Requirement —
For the data below, work out how many lines include the string "else" and report only the number.

Entries provided —
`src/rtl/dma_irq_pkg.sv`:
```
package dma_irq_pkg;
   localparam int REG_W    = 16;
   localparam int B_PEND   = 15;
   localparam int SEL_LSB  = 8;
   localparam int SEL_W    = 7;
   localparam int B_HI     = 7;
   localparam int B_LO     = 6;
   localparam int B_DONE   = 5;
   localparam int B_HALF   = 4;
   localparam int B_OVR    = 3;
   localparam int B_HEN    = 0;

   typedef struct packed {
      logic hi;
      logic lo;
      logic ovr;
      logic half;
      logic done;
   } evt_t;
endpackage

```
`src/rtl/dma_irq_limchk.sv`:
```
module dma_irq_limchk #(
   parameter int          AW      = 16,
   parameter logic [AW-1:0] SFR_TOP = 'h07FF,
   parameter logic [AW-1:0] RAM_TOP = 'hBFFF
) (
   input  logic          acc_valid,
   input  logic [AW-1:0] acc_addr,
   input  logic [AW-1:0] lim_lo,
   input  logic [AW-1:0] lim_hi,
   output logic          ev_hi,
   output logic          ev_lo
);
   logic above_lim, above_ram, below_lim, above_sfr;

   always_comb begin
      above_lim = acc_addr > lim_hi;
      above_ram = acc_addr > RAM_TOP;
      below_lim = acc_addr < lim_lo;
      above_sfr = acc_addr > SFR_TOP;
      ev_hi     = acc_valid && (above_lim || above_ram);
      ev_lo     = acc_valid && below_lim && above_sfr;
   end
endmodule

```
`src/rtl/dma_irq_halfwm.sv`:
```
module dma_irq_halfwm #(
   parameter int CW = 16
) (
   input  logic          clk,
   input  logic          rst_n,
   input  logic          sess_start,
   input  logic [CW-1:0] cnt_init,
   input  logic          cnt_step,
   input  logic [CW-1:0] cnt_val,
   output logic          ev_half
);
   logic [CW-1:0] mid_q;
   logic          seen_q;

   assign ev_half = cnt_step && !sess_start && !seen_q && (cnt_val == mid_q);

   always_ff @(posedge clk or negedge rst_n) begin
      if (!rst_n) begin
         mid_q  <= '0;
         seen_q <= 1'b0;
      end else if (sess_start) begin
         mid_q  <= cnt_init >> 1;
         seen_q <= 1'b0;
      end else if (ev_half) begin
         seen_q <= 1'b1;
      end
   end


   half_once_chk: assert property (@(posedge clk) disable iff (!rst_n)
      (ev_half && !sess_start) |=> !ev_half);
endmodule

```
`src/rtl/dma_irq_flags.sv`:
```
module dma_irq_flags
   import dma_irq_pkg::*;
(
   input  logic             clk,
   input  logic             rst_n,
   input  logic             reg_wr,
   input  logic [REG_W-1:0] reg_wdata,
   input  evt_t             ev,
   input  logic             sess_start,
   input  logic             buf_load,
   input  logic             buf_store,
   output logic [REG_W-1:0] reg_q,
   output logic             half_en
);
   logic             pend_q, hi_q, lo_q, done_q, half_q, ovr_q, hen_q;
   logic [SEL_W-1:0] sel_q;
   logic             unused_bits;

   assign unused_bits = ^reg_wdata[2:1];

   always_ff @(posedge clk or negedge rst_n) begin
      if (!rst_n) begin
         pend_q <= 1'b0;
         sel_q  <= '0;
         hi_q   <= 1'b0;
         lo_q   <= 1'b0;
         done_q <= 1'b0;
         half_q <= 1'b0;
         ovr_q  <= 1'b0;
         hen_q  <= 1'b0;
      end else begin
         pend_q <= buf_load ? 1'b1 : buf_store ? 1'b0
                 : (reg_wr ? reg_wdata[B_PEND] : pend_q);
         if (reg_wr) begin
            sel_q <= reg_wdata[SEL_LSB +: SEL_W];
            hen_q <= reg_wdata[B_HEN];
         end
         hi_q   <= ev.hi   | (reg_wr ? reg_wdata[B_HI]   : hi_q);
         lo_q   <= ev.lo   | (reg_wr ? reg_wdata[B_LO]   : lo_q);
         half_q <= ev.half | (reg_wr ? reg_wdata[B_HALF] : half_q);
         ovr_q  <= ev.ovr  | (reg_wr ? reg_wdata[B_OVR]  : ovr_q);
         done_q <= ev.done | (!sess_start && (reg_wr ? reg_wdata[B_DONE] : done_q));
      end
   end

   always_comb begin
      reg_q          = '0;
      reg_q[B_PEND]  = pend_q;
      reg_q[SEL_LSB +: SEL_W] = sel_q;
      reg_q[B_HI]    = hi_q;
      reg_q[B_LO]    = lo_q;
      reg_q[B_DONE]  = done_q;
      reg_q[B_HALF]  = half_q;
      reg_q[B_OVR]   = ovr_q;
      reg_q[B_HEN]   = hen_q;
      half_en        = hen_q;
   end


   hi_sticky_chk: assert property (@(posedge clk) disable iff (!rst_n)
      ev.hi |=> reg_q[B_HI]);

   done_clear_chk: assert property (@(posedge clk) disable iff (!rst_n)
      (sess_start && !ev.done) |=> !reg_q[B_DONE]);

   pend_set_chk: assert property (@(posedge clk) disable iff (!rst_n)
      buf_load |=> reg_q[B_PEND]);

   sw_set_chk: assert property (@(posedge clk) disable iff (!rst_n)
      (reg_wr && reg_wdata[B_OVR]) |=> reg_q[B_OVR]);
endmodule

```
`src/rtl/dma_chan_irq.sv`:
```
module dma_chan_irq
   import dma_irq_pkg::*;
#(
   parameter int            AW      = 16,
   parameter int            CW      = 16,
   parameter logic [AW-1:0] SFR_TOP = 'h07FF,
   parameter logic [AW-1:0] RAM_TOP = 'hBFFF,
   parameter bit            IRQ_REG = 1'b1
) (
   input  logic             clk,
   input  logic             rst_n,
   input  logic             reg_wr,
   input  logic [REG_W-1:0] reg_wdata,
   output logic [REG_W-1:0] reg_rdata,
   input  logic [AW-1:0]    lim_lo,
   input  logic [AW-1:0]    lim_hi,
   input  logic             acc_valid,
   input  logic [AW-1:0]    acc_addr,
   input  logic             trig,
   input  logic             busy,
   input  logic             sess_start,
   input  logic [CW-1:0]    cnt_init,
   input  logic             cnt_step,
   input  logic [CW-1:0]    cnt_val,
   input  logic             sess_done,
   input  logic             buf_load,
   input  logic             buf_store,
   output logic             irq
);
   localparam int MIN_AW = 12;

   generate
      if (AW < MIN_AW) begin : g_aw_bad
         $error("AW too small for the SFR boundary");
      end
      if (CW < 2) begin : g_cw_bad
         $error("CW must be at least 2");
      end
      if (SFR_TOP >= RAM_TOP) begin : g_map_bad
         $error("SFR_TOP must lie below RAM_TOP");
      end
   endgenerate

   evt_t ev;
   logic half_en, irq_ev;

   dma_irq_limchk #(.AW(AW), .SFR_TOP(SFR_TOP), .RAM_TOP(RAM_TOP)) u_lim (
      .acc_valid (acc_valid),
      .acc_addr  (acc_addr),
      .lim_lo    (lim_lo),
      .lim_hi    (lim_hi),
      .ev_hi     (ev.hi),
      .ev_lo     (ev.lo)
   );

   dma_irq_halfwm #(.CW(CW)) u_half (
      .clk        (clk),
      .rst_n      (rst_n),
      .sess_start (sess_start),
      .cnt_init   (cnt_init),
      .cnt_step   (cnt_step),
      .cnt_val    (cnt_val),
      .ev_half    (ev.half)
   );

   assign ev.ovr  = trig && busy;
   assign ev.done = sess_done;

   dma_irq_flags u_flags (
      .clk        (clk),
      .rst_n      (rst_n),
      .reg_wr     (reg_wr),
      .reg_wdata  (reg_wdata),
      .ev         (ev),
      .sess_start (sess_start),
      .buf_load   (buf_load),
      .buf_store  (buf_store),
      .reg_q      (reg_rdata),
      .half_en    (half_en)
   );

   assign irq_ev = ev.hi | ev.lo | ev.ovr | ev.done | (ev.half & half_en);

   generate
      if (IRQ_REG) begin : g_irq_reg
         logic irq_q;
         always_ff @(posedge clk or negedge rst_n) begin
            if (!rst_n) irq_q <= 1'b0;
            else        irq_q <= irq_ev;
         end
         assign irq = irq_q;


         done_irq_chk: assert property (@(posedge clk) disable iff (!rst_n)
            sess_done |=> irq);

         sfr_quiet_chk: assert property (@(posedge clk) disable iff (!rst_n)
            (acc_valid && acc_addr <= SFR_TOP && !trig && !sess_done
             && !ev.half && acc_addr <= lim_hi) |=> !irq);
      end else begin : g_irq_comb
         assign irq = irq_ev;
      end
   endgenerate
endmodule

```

---

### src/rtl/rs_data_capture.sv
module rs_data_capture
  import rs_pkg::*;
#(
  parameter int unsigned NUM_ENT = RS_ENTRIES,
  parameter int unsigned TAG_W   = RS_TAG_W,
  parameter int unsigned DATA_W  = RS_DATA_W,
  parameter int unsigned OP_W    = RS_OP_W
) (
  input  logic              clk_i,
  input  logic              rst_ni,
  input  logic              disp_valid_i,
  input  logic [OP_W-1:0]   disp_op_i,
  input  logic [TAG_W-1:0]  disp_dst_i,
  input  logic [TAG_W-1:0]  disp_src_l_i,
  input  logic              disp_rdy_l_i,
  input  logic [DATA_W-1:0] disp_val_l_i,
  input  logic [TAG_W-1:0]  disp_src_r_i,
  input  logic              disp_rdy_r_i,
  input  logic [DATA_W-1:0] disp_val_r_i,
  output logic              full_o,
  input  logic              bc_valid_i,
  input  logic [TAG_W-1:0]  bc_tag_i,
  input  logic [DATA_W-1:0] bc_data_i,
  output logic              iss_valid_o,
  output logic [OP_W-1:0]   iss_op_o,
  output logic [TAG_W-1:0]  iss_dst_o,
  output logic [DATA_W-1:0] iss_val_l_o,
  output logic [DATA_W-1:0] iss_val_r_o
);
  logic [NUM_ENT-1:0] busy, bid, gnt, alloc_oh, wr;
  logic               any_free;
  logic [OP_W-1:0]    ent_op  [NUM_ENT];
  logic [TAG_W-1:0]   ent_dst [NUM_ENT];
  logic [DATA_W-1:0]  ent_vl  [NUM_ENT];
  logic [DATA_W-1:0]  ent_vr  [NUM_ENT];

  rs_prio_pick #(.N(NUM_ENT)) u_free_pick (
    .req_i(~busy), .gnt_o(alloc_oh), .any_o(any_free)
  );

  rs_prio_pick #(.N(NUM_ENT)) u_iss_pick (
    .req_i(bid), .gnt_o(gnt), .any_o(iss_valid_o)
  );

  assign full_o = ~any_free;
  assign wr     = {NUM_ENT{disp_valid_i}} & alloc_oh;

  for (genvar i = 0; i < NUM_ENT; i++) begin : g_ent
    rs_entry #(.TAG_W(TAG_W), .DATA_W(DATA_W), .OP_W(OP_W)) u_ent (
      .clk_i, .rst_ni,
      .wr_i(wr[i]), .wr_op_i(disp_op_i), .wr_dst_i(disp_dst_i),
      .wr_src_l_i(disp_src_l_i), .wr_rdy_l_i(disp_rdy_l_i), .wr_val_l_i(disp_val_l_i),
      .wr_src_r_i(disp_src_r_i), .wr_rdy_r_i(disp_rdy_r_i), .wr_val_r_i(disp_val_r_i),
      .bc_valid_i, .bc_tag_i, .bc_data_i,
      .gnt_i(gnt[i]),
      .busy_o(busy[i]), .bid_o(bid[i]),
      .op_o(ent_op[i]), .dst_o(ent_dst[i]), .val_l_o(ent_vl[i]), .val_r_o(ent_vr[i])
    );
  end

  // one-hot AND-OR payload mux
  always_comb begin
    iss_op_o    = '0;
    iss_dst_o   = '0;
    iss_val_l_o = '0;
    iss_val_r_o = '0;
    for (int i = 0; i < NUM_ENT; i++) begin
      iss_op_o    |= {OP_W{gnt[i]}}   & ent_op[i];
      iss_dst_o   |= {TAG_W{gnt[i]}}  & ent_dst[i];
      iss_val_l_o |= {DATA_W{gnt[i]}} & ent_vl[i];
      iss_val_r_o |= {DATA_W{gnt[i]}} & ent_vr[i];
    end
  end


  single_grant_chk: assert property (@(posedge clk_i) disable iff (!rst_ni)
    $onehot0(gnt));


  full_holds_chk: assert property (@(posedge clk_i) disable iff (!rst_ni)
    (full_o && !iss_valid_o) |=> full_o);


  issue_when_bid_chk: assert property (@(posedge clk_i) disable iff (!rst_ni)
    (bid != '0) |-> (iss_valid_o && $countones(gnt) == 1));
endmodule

==

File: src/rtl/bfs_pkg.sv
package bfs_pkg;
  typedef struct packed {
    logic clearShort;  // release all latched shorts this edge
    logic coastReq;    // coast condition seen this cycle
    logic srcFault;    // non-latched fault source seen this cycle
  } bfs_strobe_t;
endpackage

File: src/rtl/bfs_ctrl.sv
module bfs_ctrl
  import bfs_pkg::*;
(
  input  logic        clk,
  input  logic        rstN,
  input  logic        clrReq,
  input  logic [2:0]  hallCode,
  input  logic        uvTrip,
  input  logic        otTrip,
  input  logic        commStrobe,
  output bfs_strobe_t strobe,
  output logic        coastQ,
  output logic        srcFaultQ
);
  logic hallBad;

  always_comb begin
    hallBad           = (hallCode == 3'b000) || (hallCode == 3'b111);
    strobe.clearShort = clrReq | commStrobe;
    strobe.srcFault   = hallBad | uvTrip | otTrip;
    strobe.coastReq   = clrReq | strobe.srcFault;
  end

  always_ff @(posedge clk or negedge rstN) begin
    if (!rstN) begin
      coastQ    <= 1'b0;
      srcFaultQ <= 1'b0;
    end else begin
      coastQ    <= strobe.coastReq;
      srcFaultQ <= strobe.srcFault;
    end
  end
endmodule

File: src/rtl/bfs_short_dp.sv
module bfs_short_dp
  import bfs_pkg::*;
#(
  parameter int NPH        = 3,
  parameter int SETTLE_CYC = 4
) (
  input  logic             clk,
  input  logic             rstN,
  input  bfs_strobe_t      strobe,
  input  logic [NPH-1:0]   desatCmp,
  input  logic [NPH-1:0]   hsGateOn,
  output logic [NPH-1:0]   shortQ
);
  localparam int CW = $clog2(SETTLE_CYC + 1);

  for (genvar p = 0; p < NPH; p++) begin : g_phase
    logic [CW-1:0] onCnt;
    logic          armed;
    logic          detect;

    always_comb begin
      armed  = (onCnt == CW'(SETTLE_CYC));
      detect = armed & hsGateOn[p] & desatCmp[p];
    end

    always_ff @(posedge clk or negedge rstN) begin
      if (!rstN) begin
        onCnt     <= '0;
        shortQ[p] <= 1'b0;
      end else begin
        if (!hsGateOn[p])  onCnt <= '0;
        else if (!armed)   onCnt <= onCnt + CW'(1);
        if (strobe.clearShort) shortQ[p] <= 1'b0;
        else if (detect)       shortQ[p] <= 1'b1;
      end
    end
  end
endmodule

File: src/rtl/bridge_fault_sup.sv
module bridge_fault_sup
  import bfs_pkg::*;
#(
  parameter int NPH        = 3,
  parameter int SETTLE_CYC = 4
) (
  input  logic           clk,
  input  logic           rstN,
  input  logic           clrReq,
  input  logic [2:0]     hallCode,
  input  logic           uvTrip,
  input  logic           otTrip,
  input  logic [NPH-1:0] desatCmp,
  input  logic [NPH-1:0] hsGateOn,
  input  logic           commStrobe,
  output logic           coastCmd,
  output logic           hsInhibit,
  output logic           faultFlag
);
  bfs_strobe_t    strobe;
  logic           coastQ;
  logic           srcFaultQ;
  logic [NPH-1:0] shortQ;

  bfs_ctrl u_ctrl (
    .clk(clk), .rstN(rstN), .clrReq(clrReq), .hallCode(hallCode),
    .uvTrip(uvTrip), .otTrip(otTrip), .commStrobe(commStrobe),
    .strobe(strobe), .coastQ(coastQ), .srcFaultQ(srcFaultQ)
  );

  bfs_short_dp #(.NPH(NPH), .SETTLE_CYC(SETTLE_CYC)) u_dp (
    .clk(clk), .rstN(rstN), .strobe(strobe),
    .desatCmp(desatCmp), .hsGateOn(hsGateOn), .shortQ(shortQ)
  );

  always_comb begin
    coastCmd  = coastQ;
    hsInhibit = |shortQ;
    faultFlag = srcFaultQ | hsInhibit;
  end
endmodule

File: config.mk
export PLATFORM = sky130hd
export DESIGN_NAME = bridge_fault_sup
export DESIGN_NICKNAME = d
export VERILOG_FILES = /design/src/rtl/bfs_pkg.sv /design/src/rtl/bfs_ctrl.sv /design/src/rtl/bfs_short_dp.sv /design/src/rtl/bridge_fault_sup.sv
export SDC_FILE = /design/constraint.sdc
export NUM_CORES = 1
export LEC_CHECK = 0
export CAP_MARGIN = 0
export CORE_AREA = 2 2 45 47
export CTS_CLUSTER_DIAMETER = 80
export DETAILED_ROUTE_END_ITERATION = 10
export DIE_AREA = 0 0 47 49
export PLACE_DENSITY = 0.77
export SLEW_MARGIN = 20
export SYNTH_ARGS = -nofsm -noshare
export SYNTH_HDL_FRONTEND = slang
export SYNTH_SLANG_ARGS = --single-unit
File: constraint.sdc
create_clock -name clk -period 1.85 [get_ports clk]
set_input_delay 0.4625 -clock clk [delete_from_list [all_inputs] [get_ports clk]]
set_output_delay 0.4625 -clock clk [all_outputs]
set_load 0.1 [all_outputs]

Task answer —
9